Give again, word for word, every line below from the one that has "antenna_found_initial = 2" through the one that has "maxCapViolations = 8", both included, and no others.

━━━

File: src/rtl/sw_debounce.sv
// Multi-channel switch debouncer: two-flop synchronizer plus a per-channel IDLE/COUNT stability FSM.
// Define SW_DEBOUNCE_EDGE_EN to add per-channel sw_rise/sw_fall pulse outputs.
module sw_debounce #(
  parameter int WIDTH      = 9,
  parameter int CNT_W      = 20,
  parameter int STABLE_CYC = 500000
) (
  input  logic             clk,
  input  logic             rst,
  input  logic [WIDTH-1:0] sw_i,
  output logic [WIDTH-1:0] sw_o,
  output logic             sw_chg
`ifdef SW_DEBOUNCE_EDGE_EN
  ,
  output logic [WIDTH-1:0] sw_rise,
  output logic [WIDTH-1:0] sw_fall
`endif
);

  typedef enum logic {
    ST_IDLE  = 1'b0,
    ST_COUNT = 1'b1
  } state_t;

  localparam logic [CNT_W-1:0] LAST_CNT = CNT_W'(STABLE_CYC - 1);

  logic [WIDTH-1:0] r_s1;
  logic [WIDTH-1:0] r_s2;
  logic [WIDTH-1:0] r_sw_o;
  logic             r_chg;
  state_t           r_state     [WIDTH];
  state_t           w_state_nxt [WIDTH];
  logic [CNT_W-1:0] r_cnt       [WIDTH];
  logic [CNT_W-1:0] w_cnt_nxt   [WIDTH];
  logic [WIDTH-1:0] w_upd;

  // NOTE: every combinational output gets a default before the case, otherwise
  // a path that skips an assignment infers a latch.
  always_comb begin
    w_upd = '0;
    for (int i = 0; i < WIDTH; i++) begin
      w_state_nxt[i] = r_state[i];
      w_cnt_nxt[i]   = r_cnt[i];
      case (r_state[i])
        ST_IDLE: begin
          if (r_s2[i] != r_sw_o[i]) begin
            if (STABLE_CYC == 1) begin
              w_upd[i] = 1'b1;
            end else begin
              w_state_nxt[i] = ST_COUNT;
              w_cnt_nxt[i]   = CNT_W'(1);
            end
          end
        end
        ST_COUNT: begin
          if (r_s2[i] == r_sw_o[i]) begin
            // Glitch: level went back before it was stable long enough.
            w_state_nxt[i] = ST_IDLE;
            w_cnt_nxt[i]   = '0;
          end else if (r_cnt[i] == LAST_CNT) begin
            w_upd[i]       = 1'b1;
            w_state_nxt[i] = ST_IDLE;
            w_cnt_nxt[i]   = '0;
          end else begin
            w_cnt_nxt[i] = r_cnt[i] + CNT_W'(1);
          end
        end
        default: begin
          w_state_nxt[i] = ST_IDLE;
          w_cnt_nxt[i]   = '0;
        end
      endcase
    end
  end

  // NOTE: sequential state uses non-blocking assignments so every register
  // samples pre-edge values; blocking here would collapse the synchronizer.
  always_ff @(posedge clk) begin
    if (!rst) begin
      r_s1   <= '0;
      r_s2   <= '0;
      r_sw_o <= '0;
      r_chg  <= 1'b0;
      for (int i = 0; i < WIDTH; i++) begin
        r_state[i] <= ST_IDLE;
        r_cnt[i]   <= '0;
      end
    end else begin
      r_s1   <= sw_i;
      r_s2   <= r_s1;
      r_sw_o <= (r_sw_o & ~w_upd) | (r_s2 & w_upd);
      r_chg  <= |w_upd;
      for (int i = 0; i < WIDTH; i++) begin
        r_state[i] <= w_state_nxt[i];
        r_cnt[i]   <= w_cnt_nxt[i];
      end
    end
  end

  assign sw_o   = r_sw_o;
  assign sw_chg = r_chg;

`ifdef SW_DEBOUNCE_EDGE_EN
  logic [WIDTH-1:0] r_rise;
  logic [WIDTH-1:0] r_fall;

  // An updating channel always takes the synchronized level, so its direction is r_s2.
  always_ff @(posedge clk) begin
    if (!rst) begin
      r_rise <= '0;
      r_fall <= '0;
    end else begin
      r_rise <= w_upd & r_s2;
      r_fall <= w_upd & ~r_s2;
    end
  end

  assign sw_rise = r_rise;
  assign sw_fall = r_fall;
`endif

endmodule
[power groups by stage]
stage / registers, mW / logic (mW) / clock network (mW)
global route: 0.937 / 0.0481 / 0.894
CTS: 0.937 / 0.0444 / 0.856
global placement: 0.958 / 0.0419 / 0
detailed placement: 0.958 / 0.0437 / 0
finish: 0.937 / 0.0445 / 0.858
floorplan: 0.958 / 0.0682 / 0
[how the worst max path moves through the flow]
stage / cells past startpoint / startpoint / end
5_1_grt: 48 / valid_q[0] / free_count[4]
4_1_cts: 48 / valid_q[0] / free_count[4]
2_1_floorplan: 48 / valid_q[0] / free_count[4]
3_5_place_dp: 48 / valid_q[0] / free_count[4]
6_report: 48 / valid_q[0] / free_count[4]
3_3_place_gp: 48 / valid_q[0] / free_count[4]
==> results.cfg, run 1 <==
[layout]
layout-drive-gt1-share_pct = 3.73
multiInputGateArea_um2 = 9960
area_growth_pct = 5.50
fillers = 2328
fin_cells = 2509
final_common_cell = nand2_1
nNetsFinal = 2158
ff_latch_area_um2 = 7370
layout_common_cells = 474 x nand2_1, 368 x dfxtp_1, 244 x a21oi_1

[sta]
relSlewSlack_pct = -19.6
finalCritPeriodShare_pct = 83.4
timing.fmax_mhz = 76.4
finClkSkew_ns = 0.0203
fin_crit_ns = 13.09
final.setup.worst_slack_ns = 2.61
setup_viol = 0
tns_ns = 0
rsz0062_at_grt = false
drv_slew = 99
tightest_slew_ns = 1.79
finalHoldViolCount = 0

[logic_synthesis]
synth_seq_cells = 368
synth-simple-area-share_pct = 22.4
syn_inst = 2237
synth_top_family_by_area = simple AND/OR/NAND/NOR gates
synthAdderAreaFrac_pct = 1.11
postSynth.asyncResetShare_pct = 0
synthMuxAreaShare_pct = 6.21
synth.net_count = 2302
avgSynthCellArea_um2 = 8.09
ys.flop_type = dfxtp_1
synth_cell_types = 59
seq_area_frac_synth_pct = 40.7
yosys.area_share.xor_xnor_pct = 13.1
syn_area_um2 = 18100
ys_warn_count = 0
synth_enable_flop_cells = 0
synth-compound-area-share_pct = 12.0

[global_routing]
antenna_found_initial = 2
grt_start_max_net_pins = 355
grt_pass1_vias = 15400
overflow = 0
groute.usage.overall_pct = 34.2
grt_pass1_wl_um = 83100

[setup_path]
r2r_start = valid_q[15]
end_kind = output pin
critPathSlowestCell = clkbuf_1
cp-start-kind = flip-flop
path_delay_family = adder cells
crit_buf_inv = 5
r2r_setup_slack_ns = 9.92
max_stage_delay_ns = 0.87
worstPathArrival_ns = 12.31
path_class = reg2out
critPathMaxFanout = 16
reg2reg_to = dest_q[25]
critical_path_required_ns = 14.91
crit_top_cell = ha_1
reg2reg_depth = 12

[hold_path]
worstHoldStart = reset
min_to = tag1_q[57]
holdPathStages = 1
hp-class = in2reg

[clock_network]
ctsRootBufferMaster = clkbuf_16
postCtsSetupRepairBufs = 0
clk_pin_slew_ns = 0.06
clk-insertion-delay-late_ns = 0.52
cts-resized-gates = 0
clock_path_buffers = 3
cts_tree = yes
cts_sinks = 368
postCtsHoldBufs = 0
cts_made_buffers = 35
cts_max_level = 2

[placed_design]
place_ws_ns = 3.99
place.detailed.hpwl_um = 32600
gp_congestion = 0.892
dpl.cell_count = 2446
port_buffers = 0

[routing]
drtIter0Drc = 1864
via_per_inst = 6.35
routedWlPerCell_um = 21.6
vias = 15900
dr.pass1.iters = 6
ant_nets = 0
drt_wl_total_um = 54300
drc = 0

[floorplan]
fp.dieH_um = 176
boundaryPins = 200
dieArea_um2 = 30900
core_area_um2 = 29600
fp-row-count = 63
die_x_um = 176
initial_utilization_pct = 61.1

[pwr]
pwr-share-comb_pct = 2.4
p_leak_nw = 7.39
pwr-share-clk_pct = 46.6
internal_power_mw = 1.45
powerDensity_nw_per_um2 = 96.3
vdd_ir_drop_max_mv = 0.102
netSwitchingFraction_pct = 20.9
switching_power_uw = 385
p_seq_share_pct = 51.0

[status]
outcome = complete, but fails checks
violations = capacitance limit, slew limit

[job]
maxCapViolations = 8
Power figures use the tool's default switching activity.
$ cat config.mk
export PLATFORM = sky130hd
export DESIGN_NAME = gray_decoder_rx_flat
export DESIGN_NICKNAME = d
export VERILOG_FILES = /design/src/rtl/gray_decoder_rx_if.sv /design/src/rtl/gray_decoder_rx.sv /design/src/flat_wrapper.sv
export SDC_FILE = /design/constraint.sdc
export NUM_CORES = 1
export LEC_CHECK = 0
export CAP_MARGIN = 30
export CELL_PAD_IN_SITES_DETAIL_PLACEMENT = 1
export CELL_PAD_IN_SITES_GLOBAL_PLACEMENT = 1
export CORE_MARGIN = 1
export CORE_UTILIZATION = 43
export DETAILED_ROUTE_END_ITERATION = 8
export PLACE_DENSITY_LB_ADDON = 0.15
export SLEW_MARGIN = 20
export SYNTH_ARGS = -nofsm -noshare
export SYNTH_HDL_FRONTEND = slang
export SYNTH_SLANG_ARGS = --single-unit
$ cat constraint.sdc
create_clock -name clk -period 5.3 [get_ports clk]
set_input_delay 1.06 -clock clk [delete_from_list [all_inputs] [get_ports clk]]
set_output_delay 1.06 -clock clk [all_outputs]
set_load 0.02 [all_outputs]
### src/rtl/sdram_rst_seq_if.sv
// Software reset request/acknowledge handshake for sdram_rst_seq.
// The requester drives sw_rst_req; the sequencer answers with a one-cycle sw_rst_ack.
interface sdram_rst_seq_if;
    logic sw_rst_req;
    logic sw_rst_ack;

    modport master (
        output sw_rst_req,
        input  sw_rst_ack
    );

    modport slave (
        input  sw_rst_req,
        output sw_rst_ack
    );
endinterface

### src/rtl/sdram_rst_seq.sv
// SDRAM clock-domain reset sequencer: hold, ordered release, power-up wait, sw reset.
// Define RST_DEBOUNCE_EN to synchronize and debounce sw_rst_req.
module sdram_rst_seq #(
    parameter int NUM_RST         = 3,
    parameter int HOLD_CYCLES     = 16,
    parameter int STAGE_GAP       = 4,
    parameter int PWRUP_CYCLES    = 20000,
    parameter int CNT_W           = 16,
    parameter int DEBOUNCE_CYCLES = 8
) (
    input  logic                 clk,
    input  logic                 rst_n,
    input  logic                 pll_locked,
    sdram_rst_seq_if.slave       req_if,
    output logic [NUM_RST-1:0]   rst_out_n,
    output logic                 pwrup_done,
    output logic                 busy
);

    localparam int SW = $clog2(NUM_RST + 1);

    typedef enum logic [1:0] {
        HOLD,
        RELEASE,
        PWRUP,
        RUN
    } state_t;

    state_t             r_state;
    logic [CNT_W-1:0]   r_cnt;
    logic [SW-1:0]      r_stage;
    logic               r_lock_s1;
    logic               r_lock_s;
    logic               r_req_q;
    logic               r_ack;
    logic [NUM_RST-1:0] r_rst_n;
    logic               r_done;
    logic               r_busy;
    logic               w_req_i;
    logic               w_req_edge;

`ifdef RST_DEBOUNCE_EN
    logic             r_req_s1;
    logic             r_req_s2;
    logic [CNT_W-1:0] r_db_cnt;
    logic             r_req_db;

    // Any low synchronized sample restarts the qualification window.
    always_ff @(posedge clk or negedge rst_n) begin
        if (!rst_n) begin
            r_req_s1 <= 1'b0;
            r_req_s2 <= 1'b0;
            r_db_cnt <= '0;
            r_req_db <= 1'b0;
        end else begin
            r_req_s1 <= req_if.sw_rst_req;
            r_req_s2 <= r_req_s1;
            if (!r_req_s2) begin
                r_db_cnt <= '0;
                r_req_db <= 1'b0;
            end else if (r_db_cnt == CNT_W'(DEBOUNCE_CYCLES - 1)) begin
                r_req_db <= 1'b1;
            end else begin
                r_db_cnt <= r_db_cnt + 1'b1;
            end
        end
    end

    assign w_req_i = r_req_db;
`else
    logic w_unused_db;
    assign w_unused_db = (DEBOUNCE_CYCLES != 0);
    assign w_req_i     = req_if.sw_rst_req;
`endif

    assign w_req_edge = w_req_i & ~r_req_q;

    always_ff @(posedge clk or negedge rst_n) begin
        if (!rst_n) begin
            r_state   <= HOLD;
            r_cnt     <= '0;
            r_stage   <= '0;
            r_lock_s1 <= 1'b0;
            r_lock_s  <= 1'b0;
            r_req_q   <= 1'b0;
            r_ack     <= 1'b0;
            r_rst_n   <= '0;
            r_done    <= 1'b0;
            r_busy    <= 1'b1;
        end else begin
            r_lock_s1 <= pll_locked;
            r_lock_s  <= r_lock_s1;
            r_req_q   <= w_req_i;
            r_ack     <= 1'b0;
            // Lock loss outranks everything, including a pending request.
            if (!r_lock_s) begin
                r_state <= HOLD;
                r_cnt   <= '0;
                r_stage <= '0;
                r_rst_n <= '0;
                r_done  <= 1'b0;
                r_busy  <= 1'b1;
            end else begin
                unique case (r_state)
                    HOLD: begin
                        if (r_cnt == CNT_W'(HOLD_CYCLES - 1)) begin
                            r_cnt      <= '0;
                            r_rst_n[0] <= 1'b1;
                            r_stage    <= SW'(1);
                            r_state    <= (NUM_RST == 1) ? PWRUP : RELEASE;
                        end else begin
                            r_cnt <= r_cnt + 1'b1;
                        end
                    end
                    RELEASE: begin
                        if (r_cnt == CNT_W'(STAGE_GAP - 1)) begin
                            r_cnt            <= '0;
                            r_rst_n[r_stage] <= 1'b1;
                            r_stage          <= r_stage + 1'b1;
                            if (r_stage == SW'(NUM_RST - 1))
                                r_state <= PWRUP;
                        end else begin
                            r_cnt <= r_cnt + 1'b1;
                        end
                    end
                    PWRUP: begin
                        if (r_cnt == CNT_W'(PWRUP_CYCLES - 1)) begin
                            r_cnt   <= '0;
                            r_done  <= 1'b1;
                            r_busy  <= 1'b0;
                            r_state <= RUN;
                        end else begin
                            r_cnt <= r_cnt + 1'b1;
                        end
                    end
                    RUN: begin
                        if (w_req_edge) begin
                            r_ack   <= 1'b1;
                            r_cnt   <= '0;
                            r_stage <= '0;
                            r_rst_n <= '0;
                            r_done  <= 1'b0;
                            r_busy  <= 1'b1;
                            r_state <= HOLD;
                        end
                    end
                endcase
            end
        end
    end

    assign rst_out_n         = r_rst_n;
    assign pwrup_done        = r_done;
    assign busy              = r_busy;
    assign req_if.sw_rst_ack = r_ack;

endmodule
### src/flat_wrapper.sv
// flat-port wrapper written by rule: the top's interface ports become plain ports
module sdram_rst_seq_flat 
#(
    parameter int NUM_RST         = 3,
    parameter int HOLD_CYCLES     = 16,
    parameter int STAGE_GAP       = 4,
    parameter int PWRUP_CYCLES    = 20000,
    parameter int CNT_W           = 16,
    parameter int DEBOUNCE_CYCLES = 8
)
  (clk, rst_n, pll_locked, rst_out_n, pwrup_done, busy, req_if_sw_rst_req, req_if_sw_rst_ack);
  sdram_rst_seq_if req_if_i ();
  input  logic clk;
  input  logic rst_n;
  input  logic pll_locked;
  output logic [NUM_RST-1:0] rst_out_n;
  output logic pwrup_done;
  output logic busy;
  input wire logic [$bits(req_if_i.sw_rst_req)-1:0] req_if_sw_rst_req;
  output wire logic [$bits(req_if_i.sw_rst_ack)-1:0] req_if_sw_rst_ack;
  assign req_if_i.sw_rst_req = req_if_sw_rst_req;
  assign req_if_sw_rst_ack = req_if_i.sw_rst_ack;
  sdram_rst_seq #(.NUM_RST(NUM_RST), .HOLD_CYCLES(HOLD_CYCLES), .STAGE_GAP(STAGE_GAP), .PWRUP_CYCLES(PWRUP_CYCLES), .CNT_W(CNT_W), .DEBOUNCE_CYCLES(DEBOUNCE_CYCLES)) u_core (.clk(clk), .rst_n(rst_n), .pll_locked(pll_locked), .req_if(req_if_i), .rst_out_n(rst_out_n), .pwrup_done(pwrup_done), .busy(busy));
endmodule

━━━

Response to the exercise
antenna_found_initial = 2
grt_start_max_net_pins = 355
grt_pass1_vias = 15400
overflow = 0
groute.usage.overall_pct = 34.2
grt_pass1_wl_um = 83100

[setup_path]
r2r_start = valid_q[15]
end_kind = output pin
critPathSlowestCell = clkbuf_1
cp-start-kind = flip-flop
path_delay_family = adder cells
crit_buf_inv = 5
r2r_setup_slack_ns = 9.92
max_stage_delay_ns = 0.87
worstPathArrival_ns = 12.31
path_class = reg2out
critPathMaxFanout = 16
reg2reg_to = dest_q[25]
critical_path_required_ns = 14.91
crit_top_cell = ha_1
reg2reg_depth = 12

[hold_path]
worstHoldStart = reset
min_to = tag1_q[57]
holdPathStages = 1
hp-class = in2reg

[clock_network]
ctsRootBufferMaster = clkbuf_16
postCtsSetupRepairBufs = 0
clk_pin_slew_ns = 0.06
clk-insertion-delay-late_ns = 0.52
cts-resized-gates = 0
clock_path_buffers = 3
cts_tree = yes
cts_sinks = 368
postCtsHoldBufs = 0
cts_made_buffers = 35
cts_max_level = 2

[placed_design]
place_ws_ns = 3.99
place.detailed.hpwl_um = 32600
gp_congestion = 0.892
dpl.cell_count = 2446
port_buffers = 0

[routing]
drtIter0Drc = 1864
via_per_inst = 6.35
routedWlPerCell_um = 21.6
vias = 15900
dr.pass1.iters = 6
ant_nets = 0
drt_wl_total_um = 54300
drc = 0

[floorplan]
fp.dieH_um = 176
boundaryPins = 200
dieArea_um2 = 30900
core_area_um2 = 29600
fp-row-count = 63
die_x_um = 176
initial_utilization_pct = 61.1

[pwr]
pwr-share-comb_pct = 2.4
p_leak_nw = 7.39
pwr-share-clk_pct = 46.6
internal_power_mw = 1.45
powerDensity_nw_per_um2 = 96.3
vdd_ir_drop_max_mv = 0.102
netSwitchingFraction_pct = 20.9
switching_power_uw = 385
p_seq_share_pct = 51.0

[status]
outcome = complete, but fails checks
violations = capacitance limit, slew limit

[job]
maxCapViolations = 8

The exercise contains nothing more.